Como doeu naquela hora exata. Fiquei dependurado sem como gritar. Foi uma dor lancinante. Minha esposa estava entregue ao Deus do sono. Meu filho e sua mulher da mesma forma dormiam a sono desfraldado.

Com jeito consegui me livrar. Foi preciso acordar o macho de plantão dentro de mim. Com a boca chupei o sangue que brotava da ferida em dois dedos da mão que ajuda a digitar este texto que agora nasce. Fui rápido ao banheiro.  A água estava fria que saía da torneira da pia. Foi que o ajudou a suportar a dor que de pouco feria a pele fina da minha mão esquerda. Envolvi a palma da mão com uma toalha dependurada no lugar de sempre. O sangue cessou de jorrar. A dor, não.

Tinha uma pequena cirurgia marcada para as oito daquele mesmo dia. Uma vez no consultório, o relógio assinalava menos de sete, ainda consegui escrever um texto postado no face no dia de ontem. Que tratava de dar um basta na morte e falar de vida.

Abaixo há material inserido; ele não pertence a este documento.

### config.mk
export PLATFORM = sky130hd
export DESIGN_NAME = tmce_cmd_queue
export DESIGN_NICKNAME = d
export VERILOG_FILES = /design/src/design/tmce_pkg.sv /design/src/design/tmce_cmd_queue.sv
export SDC_FILE = /design/constraint.sdc
export NUM_CORES = 1
export LEC_CHECK = 0
export ABC_AREA = 1
export BUFFER_PORTS_ARGS = -buffer_cell sky130_fd_sc_hd__buf_2
export CAP_MARGIN = 20
export CORE_ASPECT_RATIO = 0.8
export CORE_MARGIN = 3
export CORE_UTILIZATION = 55
export DETAILED_ROUTE_END_ITERATION = 10
export GPL_ROUTABILITY_DRIVEN = 1
export HOLD_SLACK_MARGIN = 0.02
export PLACE_DENSITY = 0.91
export SYNTH_ARGS = -nofsm -noshare
export SYNTH_HDL_FRONTEND = slang
export SYNTH_SLANG_ARGS = --single-unit
### constraint.sdc
create_clock -name clk -period 3.7 [get_ports clk]
set_clock_uncertainty 0.2 [all_clocks]
set_input_delay 0.185 -clock clk [delete_from_list [all_inputs] [get_ports clk]]
set_output_delay 0.185 -clock clk [all_outputs]
set_load 0.03 [all_outputs]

Ao vestir a luva de látex como senti dor naquela hora. Foi uma dor pertinente a ferida insepulta que tinha na palma da mão esquerda. Ela ainda estava aberta. Era uma ferida superficial. Quase nada em se comparando com as feridas que ainda trazia abertas na alma reconditamente escondida dentro de mim.

Ainda trago nas lembranças feridas múltiplas dentro do meu cerne.

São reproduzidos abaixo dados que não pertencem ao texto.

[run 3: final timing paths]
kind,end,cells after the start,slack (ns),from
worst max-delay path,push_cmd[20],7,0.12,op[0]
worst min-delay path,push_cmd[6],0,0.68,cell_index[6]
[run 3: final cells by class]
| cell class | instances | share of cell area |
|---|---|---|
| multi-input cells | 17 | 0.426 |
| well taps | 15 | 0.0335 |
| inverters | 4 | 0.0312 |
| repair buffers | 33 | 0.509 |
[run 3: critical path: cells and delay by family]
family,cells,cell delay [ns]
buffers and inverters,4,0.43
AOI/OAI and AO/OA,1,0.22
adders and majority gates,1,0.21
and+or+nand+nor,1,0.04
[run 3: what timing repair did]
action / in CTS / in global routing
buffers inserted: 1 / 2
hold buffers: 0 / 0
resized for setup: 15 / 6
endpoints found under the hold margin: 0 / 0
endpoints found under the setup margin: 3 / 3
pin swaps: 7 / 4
**config.mk**
```make
export PLATFORM = sky130hd
export DESIGN_NAME = psdc_mac
export DESIGN_NICKNAME = d
export VERILOG_FILES = /design/src/rtl/core/psdc_pkg.sv /design/src/rtl/core/psdc_mac.sv
export SDC_FILE = /design/constraint.sdc
export NUM_CORES = 2
export LEC_CHECK = 0
export BUFFER_PORTS_ARGS = -buffer_cell sky130_fd_sc_hd__buf_4
export CORE_AREA = 2 2 289 291
export CTS_CLUSTER_DIAMETER = 120
export DETAILED_ROUTE_END_ITERATION = 7
export DIE_AREA = 0 0 291 293
export GPL_ROUTABILITY_DRIVEN = 1
export SLEW_MARGIN = 40
export SYNTH_ARGS = -nofsm -noshare
export SYNTH_HDL_FRONTEND = slang
export SYNTH_SLANG_ARGS = --single-unit
```
**constraint.sdc**
```tcl
create_clock -name clk -period 22 [get_ports clk]
set_input_delay 4.4 -clock clk [delete_from_list [all_inputs] [get_ports clk]]
set_output_delay 4.4 -clock clk [all_outputs]
set_load 0.01 [all_outputs]
```
**src/rtl/core/psdc_pkg.sv**
```systemverilog
// ----------------------------------------------------------------------------
// psdc_pkg
// Shared types, widths and the pulse-shape coefficient ROM of the deconvolver.
// ----------------------------------------------------------------------------
package psdc_pkg;

  localparam int WAVE_LENGTH  = 64;
  localparam int IDX_W        = $clog2(WAVE_LENGTH);
  localparam int SHAPE_OFFSET = 8;

  localparam int SAMPLE_W = 12;
  localparam int PED_W    = 16;
  localparam int DATA_W   = 32;
  localparam int COEF_W   = 16;
  localparam int OUT_IDX_W = 6;
  localparam int ADDR_W   = 3;

  localparam int DIFF_W   = 22;
  localparam int PROD_W   = COEF_W + 1 + DATA_W;
  localparam int ACC_W    = 47 + IDX_W;
  localparam int CLAMP_W  = 47;
  localparam int ESC_W    = 19;
  localparam int SCALED_W = CLAMP_W + ESC_W;
  localparam int ROUND_SH = 31;
  localparam int YW_W     = SCALED_W - ROUND_SH;

  localparam logic signed [ESC_W-1:0]   E_Q16     = ESC_W'(178145);
  localparam logic signed [ACC_W-1:0]   ACC_LIMIT = ACC_W'(64'sd1 <<< 45);
  localparam logic [63:0]               EXP_STEP_Q31 = 64'd1895147668;

  // register word index (paddr[2])
  localparam logic REG_PEDESTAL = 1'b0;

  typedef enum logic [2:0] {
    ST_IDLE,
    ST_RUN,
    ST_DRAIN,
    ST_SCALE,
    ST_WRITE
  } psdc_state_t;

  typedef struct packed {
    logic load;
    logic tap_valid;
  } mac_ctrl_t;

  typedef logic [COEF_W-1:0] shape_rom_t [WAVE_LENGTH];

  // h(d+8) in q1.15 from a running exp(-k/8) in q31
  function automatic shape_rom_t build_shape_rom();
    shape_rom_t rom;
    logic [63:0] ex;
    logic [63:0] term;
    rom = '{default: '0};
    ex  = 64'h8000_0000;
    for (int k = 0; k < SHAPE_OFFSET + WAVE_LENGTH; k++) begin
      if (k >= SHAPE_OFFSET) begin
        term = 64'(k) * ex + 64'h4_0000;
        rom[k - SHAPE_OFFSET] = term[34:19];
      end
      ex = (ex * EXP_STEP_Q31 + 64'h4000_0000) >> 31;
    end
    return rom;
  endfunction

  localparam shape_rom_t SHAPE_ROM = build_shape_rom();

endpackage

```
**src/rtl/core/psdc_mac.sv**
```systemverilog
// ----------------------------------------------------------------------------
// psdc_mac
// Shared multiply-subtract unit: one coefficient times one earlier result
// per cycle, registered product, wide accumulator.
// ----------------------------------------------------------------------------
module psdc_mac import psdc_pkg::*; (
  input  logic                     clk,
  input  logic                     rst,
  input  mac_ctrl_t                ctrl,
  input  logic signed [ACC_W-1:0]  init_value,
  input  logic [COEF_W-1:0]        coef,
  input  logic signed [DATA_W-1:0] head,
  output logic signed [ACC_W-1:0]  acc
);

  logic                     prod_valid;
  logic signed [PROD_W-1:0] prod;
  logic signed [PROD_W-1:0] prod_next;
  logic signed [ACC_W-1:0]  acc_reg;

  assign prod_next = $signed({1'b0, coef}) * head;

  always_ff @(posedge clk) begin
    if (rst) begin
      prod_valid <= 1'b0;
    end else if (ctrl.load) begin
      prod_valid <= 1'b0;
    end else begin
      prod_valid <= ctrl.tap_valid;
    end
  end

  always_ff @(posedge clk) begin
    prod <= prod_next;
    if (ctrl.load) begin
      acc_reg <= init_value;
    end else if (prod_valid) begin
      acc_reg <= acc_reg - ACC_W'(prod);
    end
  end

  assign acc = acc_reg;

endmodule

```
==> metrics.cfg <==
[detailed_routing]
wl_per_cell_um=16.5
firstDrtPassIters=5
drt-total-wl_um=64700
drtIter0Drc=815
ant_nets=0
via_per_inst=4.60
vias=18000
remaining_drc_errors=0

[worst_setup_path]
cp_cell_sequence=buf_4 -> nand2_1 -> fa_1 -> inv_1 -> fa_1 -> inv_1 -> fa_1 -> inv_1 -> fa_1 -> fa_1 -> inv_1 -> fa_1 -> inv_1 -> ha_1 -> a21o_1 -> a21oi_1 -> o21bai_1 -> or3_1 -> o21ai_1 -> o31ai_1 -> a31oi_1 -> o21bai_1 -> and3_1 -> a311o_1
cp-end-kind=flop
start_kind=input port
critPathSlowestCell=fa_1
cp_slowest_stage_delay_ns=0.55
cp_max_fo=32
crit_top_cell=fa_1
path_class=input port to flop
crit_required_ns=22.26
worstPathArrival_ns=11.05

[clock_tree]
hold_buffers=0
path_clk_slew_ns=0.08
cts_tree=yes
cts_setup_buffers=0
cts_sinks=103
cts-buffers-inserted=9
cts_resized=0
htreeDepth=3
clk_latency_ns=0.37
cts_root_buf=clkbuf_16
cts_buffer_depth=2

[cells_and_area]
fin_util=0.327
nFillCells=8595
drive_gt1_frac=0.0668
area_growth_pct=9.91
antennaDiodeCount=0
multi_input_area_sq_um=18900
nets=3604
largest_reg_flops=53
register_area_sq_um=2590

[timing]
tightest_slew_ns=0.786
skew_ns=0.0142
slew-limit-headroom=0.476
setup_tns_ns=0
fin_crit_sh=0.490
layout_min_cycle_time_ns=10.79
rsz0062_at_grt=no
hold_viol_final=0
fmax_mhz=92.7
maxSlewViolCount=0
setup_viol=0

[placed_design]
gp_congestion=0.855
dp_hpwl_um=53700
io_buffers=157

[yosys]
synth-edff-count=53
ys_seq_elements=103
syn-cell-area_sq_um=24400
synth_top_family_by_area=adder cells
syn_inst=2775
async_flop_share=0
synth_area_per_cell_sq_um=8.78
syn_nets=3539
ys_types=66
synth_compound_area_frac=0.0944
muxShareOfSynthArea=0
synthTopCellsByArea=fa_1 40%, inv_1 10%, ha_1 8.7%, edfxtp_1 6.5%, nand2_1 6.2%
synth_area_leader_cell=fa_1
synth_seq_area_share=0.106
synthTopCellsByCount=667 x inv_1, 490 x fa_1, 400 x nand2_1, 237 x and2_1, 169 x ha_1
yosys.area_share.simple=0.155
synth_xor_xnor_area_share=0.0356
yosys_warnings=0
synth-main-ff-cell=edfxtp_1
synth-adder-area-share=0.489
netlist.area_leader.share=0.402
synth_most_common_cell=inv_1

[die]
row_count=105
start_util=0.298
die_w_um=291
ios=158
core_area_sq_um=81800
die_h_um=293
dieArea_sq_um=85300

[run_status]
run_status=completed

[grt]
grt_pass1_vias=19400
grt_pass1_wl_um=106000
grt_usage=0.155
grt_overflow=0
grt_max_degree=84
antenna_found_initial=5

[hold_path]
min_path_type=flop to flop

[flow_run]
cap_viol_max_count=0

Lembranças fugidias. Mas são, como as que trago ainda na palma da mão, tão doidas como elas estavam no dia de ontem.

Ainda me lembro da enfermidade pertinaz por que meu pai passou. A doença de Alzheimer deixa marcas não apenas na pele de quem a padece, como também nos circunstantes familiares.

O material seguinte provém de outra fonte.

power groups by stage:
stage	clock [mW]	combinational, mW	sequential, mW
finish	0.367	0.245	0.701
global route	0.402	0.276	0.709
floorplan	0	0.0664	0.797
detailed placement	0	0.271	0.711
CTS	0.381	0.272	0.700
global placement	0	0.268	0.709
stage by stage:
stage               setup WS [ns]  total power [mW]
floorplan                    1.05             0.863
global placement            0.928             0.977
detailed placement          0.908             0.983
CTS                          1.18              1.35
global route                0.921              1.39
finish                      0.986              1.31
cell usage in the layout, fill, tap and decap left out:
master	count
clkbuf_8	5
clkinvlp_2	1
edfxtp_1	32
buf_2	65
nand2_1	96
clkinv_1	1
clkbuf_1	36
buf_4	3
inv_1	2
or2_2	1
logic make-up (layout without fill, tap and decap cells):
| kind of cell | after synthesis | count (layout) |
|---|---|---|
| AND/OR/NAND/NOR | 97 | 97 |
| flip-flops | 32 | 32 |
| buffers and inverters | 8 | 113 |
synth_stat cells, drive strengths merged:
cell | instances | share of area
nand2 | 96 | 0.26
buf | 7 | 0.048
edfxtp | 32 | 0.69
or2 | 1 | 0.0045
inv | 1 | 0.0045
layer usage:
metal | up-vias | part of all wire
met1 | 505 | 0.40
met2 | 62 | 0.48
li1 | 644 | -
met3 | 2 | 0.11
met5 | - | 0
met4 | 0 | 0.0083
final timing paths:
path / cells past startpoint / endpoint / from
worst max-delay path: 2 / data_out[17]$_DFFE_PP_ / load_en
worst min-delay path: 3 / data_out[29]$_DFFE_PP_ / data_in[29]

Ele em um ano foi jogado a um leito. Antes disso, ainda me lembro, uma vez na hora do banho, apenas minha mãe cuidava para que ele não caísse ao piso duro do chuveiro, não estava presente a ajudá-la em sua difícil missão de cuidadora inexperiente.

Essa e muitas outras são feridas insepultas que trago nos pensamentos. Desde que meu pai morreu junto a mim.

Outra situação que não me deixa, quase sempre, foi quando meu cãozinho de nome Rebel veio a falecer. Foi na mesma rua que daqui se avista, pelos fundos, defronte ao hospital onde trabalhei quando aqui cheguei. O pobre tinha a intenção de me defender de um cão maior. E passou ao além cheio de mordidas pelo corpo escuro. Foi outra ocasião que deixou feridas não cicatrizadas dentro de mim.

Quando minha mãe morreu ainda sinto a dor que ela talvez não sentisse. Acompanhei-a hospital adentro. Ela ainda andava. Trôpega. Claudicante. Fomos juntos ao centro cirúrgico.  E ela, ao se despedir de mim, deixou outra ferida insepulta doendo mais ainda que quando rasguei a mão na escada. Bem mais.

Quando minha filha foi ao Rio de Janeiro, de mudança, tomou o ônibus na rodoviária, de novo a dor me cavoucou o peito profundamente. Foi outra ferida rasa que me deixou no âmago sensibilizado. Ela não deixou marcas profundas como quando meus pais morreram. Pois minha filhota linda não iria morrer. Apenas se separava de nós, em busca de seu destino maior.

Hoje tenho completos sessenta e oito anos de vida. Não olho atrás. A frente miro.

Foram anos passados bons. Poderia dizer perfeitos. Se pudesse faria tudo de novo.

Minhas feridas na palma da mão não doem mais. Embora ainda estejam insepultas.

Mas, meu pobre coração sofre ainda mais. Por que razão, indago?

Isso se explica pela maldita sensibilidade. Aprecio sofrer.